## Work task
Below are the records. Transcribe them exactly.

## Data in this exercise
◇ ◇ ◇ ◇

==> src/rtl/fetch_unit.sv <==
// Credit-limited instruction fetch: requests, in-flight PC tracking, redirect flush.
// Response in cycle N is presented in N+1; stall holds the head, credits throttle requests.
module fetch_unit
  import fetch_pkg::*;
#(
  parameter logic [31:0] RESET_PC = RESET_PC_DEFAULT,
  parameter int          DEPTH    = FETCH_DEPTH
) (
  input  logic        clk,
  input  logic        rst,
  input  logic        stall,
  input  logic        redirect,
  input  logic [31:0] redirect_pc,
  output logic        imem_req_valid,
  input  logic        imem_req_ready,
  output logic [31:0] imem_req_addr,
  input  logic        imem_rsp_valid,
  input  logic [31:0] imem_rsp_data,
  output logic [31:0] if_pc,
  output logic [31:0] if_instr,
  output logic        if_valid
);

  localparam int CW = $clog2(DEPTH + 1);
  typedef logic [CW:0] sum_t;

  logic [31:0]   fetch_pc_q, fetch_pc_d;
  logic [CW-1:0] outstanding_q, outstanding_d;
  logic [CW-1:0] drop_cnt_q, drop_cnt_d;
  logic [CW-1:0] ifo_count, pq_count;
  fetch_entry_t  ifo_head, ifo_push_dat;
  logic [31:0]   pq_head;
  logic          credit_ok, req_vld, req_fire;
  logic          rsp_acc, rsp_drop, rsp_live;
  logic          ifo_vld, ifo_push, ifo_pop, pq_pop;

  always_comb begin
    credit_ok = (sum_t'(outstanding_q) + sum_t'(ifo_count)) < sum_t'(DEPTH);
    // rst gates the request so it drops the moment reset asserts.
    req_vld   = rst && !redirect && credit_ok;
    req_fire  = req_vld && imem_req_ready;
    rsp_acc   = imem_rsp_valid && (outstanding_q != '0);
    rsp_drop  = rsp_acc && (drop_cnt_q != '0);
    rsp_live  = rsp_acc && (drop_cnt_q == '0) && (pq_count != '0);
    ifo_vld   = (ifo_count != '0);
    ifo_pop   = ifo_vld && !stall && !redirect;
    ifo_push  = rsp_live && !redirect;
    pq_pop    = rsp_live && !redirect;
    ifo_push_dat.pc    = pq_head;
    ifo_push_dat.instr = imem_rsp_data;

    fetch_pc_d    = fetch_pc_q;
    outstanding_d = outstanding_q;
    drop_cnt_d    = drop_cnt_q;
    if (redirect) begin
      // Everything still in flight becomes a response to throw away.
      fetch_pc_d    = align_pc(redirect_pc);
      outstanding_d = outstanding_q - CW'(rsp_acc);
      drop_cnt_d    = outstanding_q - CW'(rsp_acc);
    end else begin
      if (req_fire) fetch_pc_d = fetch_pc_q + PC_INCR;
      outstanding_d = outstanding_q + CW'(req_fire) - CW'(rsp_acc);
      if (rsp_drop) drop_cnt_d = drop_cnt_q - CW'(1);
    end
  end

  always_ff @(posedge clk or negedge rst) begin
    if (!rst) begin
      fetch_pc_q    <= RESET_PC;
      outstanding_q <= '0;
      drop_cnt_q    <= '0;
    end else begin
      fetch_pc_q    <= fetch_pc_d;
      outstanding_q <= outstanding_d;
      drop_cnt_q    <= drop_cnt_d;
    end
  end

  fetch_fifo #(
    .WIDTH ($bits(fetch_entry_t)),
    .DEPTH (DEPTH)
  ) u_instr_fifo (
    .clk        (clk),
    .rst        (rst),
    .flush_i    (redirect),
    .push_i     (ifo_push),
    .push_dat_i (ifo_push_dat),
    .pop_i      (ifo_pop),
    .pop_dat_o  (ifo_head),
    .count_o    (ifo_count)
  );

  fetch_fifo #(
    .WIDTH (32),
    .DEPTH (DEPTH)
  ) u_pc_queue (
    .clk        (clk),
    .rst        (rst),
    .flush_i    (redirect),
    .push_i     (req_fire),
    .push_dat_i (fetch_pc_q),
    .pop_i      (pq_pop),
    .pop_dat_o  (pq_head),
    .count_o    (pq_count)
  );

  assign imem_req_valid = req_vld;
  assign imem_req_addr  = fetch_pc_q;
  assign if_valid       = ifo_vld;
  assign if_pc          = ifo_vld ? ifo_head.pc    : 32'h0;
  assign if_instr       = ifo_vld ? ifo_head.instr : 32'h0;

endmodule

◇ ◇ ◇ ◇

## Reply to the task
==> src/rtl/fetch_unit.sv <==
// Credit-limited instruction fetch: requests, in-flight PC tracking, redirect flush.
// Response in cycle N is presented in N+1; stall holds the head, credits throttle requests.
module fetch_unit
  import fetch_pkg::*;
#(
  parameter logic [31:0] RESET_PC = RESET_PC_DEFAULT,
  parameter int          DEPTH    = FETCH_DEPTH
) (
  input  logic        clk,
  input  logic        rst,
  input  logic        stall,
  input  logic        redirect,
  input  logic [31:0] redirect_pc,
  output logic        imem_req_valid,
  input  logic        imem_req_ready,
  output logic [31:0] imem_req_addr,
  input  logic        imem_rsp_valid,
  input  logic [31:0] imem_rsp_data,
  output logic [31:0] if_pc,
  output logic [31:0] if_instr,
  output logic        if_valid
);

  localparam int CW = $clog2(DEPTH + 1);
  typedef logic [CW:0] sum_t;

  logic [31:0]   fetch_pc_q, fetch_pc_d;
  logic [CW-1:0] outstanding_q, outstanding_d;
  logic [CW-1:0] drop_cnt_q, drop_cnt_d;
  logic [CW-1:0] ifo_count, pq_count;
  fetch_entry_t  ifo_head, ifo_push_dat;
  logic [31:0]   pq_head;
  logic          credit_ok, req_vld, req_fire;
  logic          rsp_acc, rsp_drop, rsp_live;
  logic          ifo_vld, ifo_push, ifo_pop, pq_pop;

  always_comb begin
    credit_ok = (sum_t'(outstanding_q) + sum_t'(ifo_count)) < sum_t'(DEPTH);
    // rst gates the request so it drops the moment reset asserts.
    req_vld   = rst && !redirect && credit_ok;
    req_fire  = req_vld && imem_req_ready;
    rsp_acc   = imem_rsp_valid && (outstanding_q != '0);
    rsp_drop  = rsp_acc && (drop_cnt_q != '0);
    rsp_live  = rsp_acc && (drop_cnt_q == '0) && (pq_count != '0);
    ifo_vld   = (ifo_count != '0);
    ifo_pop   = ifo_vld && !stall && !redirect;
    ifo_push  = rsp_live && !redirect;
    pq_pop    = rsp_live && !redirect;
    ifo_push_dat.pc    = pq_head;
    ifo_push_dat.instr = imem_rsp_data;

    fetch_pc_d    = fetch_pc_q;
    outstanding_d = outstanding_q;
    drop_cnt_d    = drop_cnt_q;
    if (redirect) begin
      // Everything still in flight becomes a response to throw away.
      fetch_pc_d    = align_pc(redirect_pc);
      outstanding_d = outstanding_q - CW'(rsp_acc);
      drop_cnt_d    = outstanding_q - CW'(rsp_acc);
    end else begin
      if (req_fire) fetch_pc_d = fetch_pc_q + PC_INCR;
      outstanding_d = outstanding_q + CW'(req_fire) - CW'(rsp_acc);
      if (rsp_drop) drop_cnt_d = drop_cnt_q - CW'(1);
    end
  end

  always_ff @(posedge clk or negedge rst) begin
    if (!rst) begin
      fetch_pc_q    <= RESET_PC;
      outstanding_q <= '0;
      drop_cnt_q    <= '0;
    end else begin
      fetch_pc_q    <= fetch_pc_d;
      outstanding_q <= outstanding_d;
      drop_cnt_q    <= drop_cnt_d;
    end
  end

  fetch_fifo #(
    .WIDTH ($bits(fetch_entry_t)),
    .DEPTH (DEPTH)
  ) u_instr_fifo (
    .clk        (clk),
    .rst        (rst),
    .flush_i    (redirect),
    .push_i     (ifo_push),
    .push_dat_i (ifo_push_dat),
    .pop_i      (ifo_pop),
    .pop_dat_o  (ifo_head),
    .count_o    (ifo_count)
  );

  fetch_fifo #(
    .WIDTH (32),
    .DEPTH (DEPTH)
  ) u_pc_queue (
    .clk        (clk),
    .rst        (rst),
    .flush_i    (redirect),
    .push_i     (req_fire),
    .push_dat_i (fetch_pc_q),
    .pop_i      (pq_pop),
    .pop_dat_o  (pq_head),
    .count_o    (pq_count)
  );

  assign imem_req_valid = req_vld;
  assign imem_req_addr  = fetch_pc_q;
  assign if_valid       = ifo_vld;
  assign if_pc          = ifo_vld ? ifo_head.pc    : 32'h0;
  assign if_instr       = ifo_vld ? ifo_head.instr : 32'h0;

endmodule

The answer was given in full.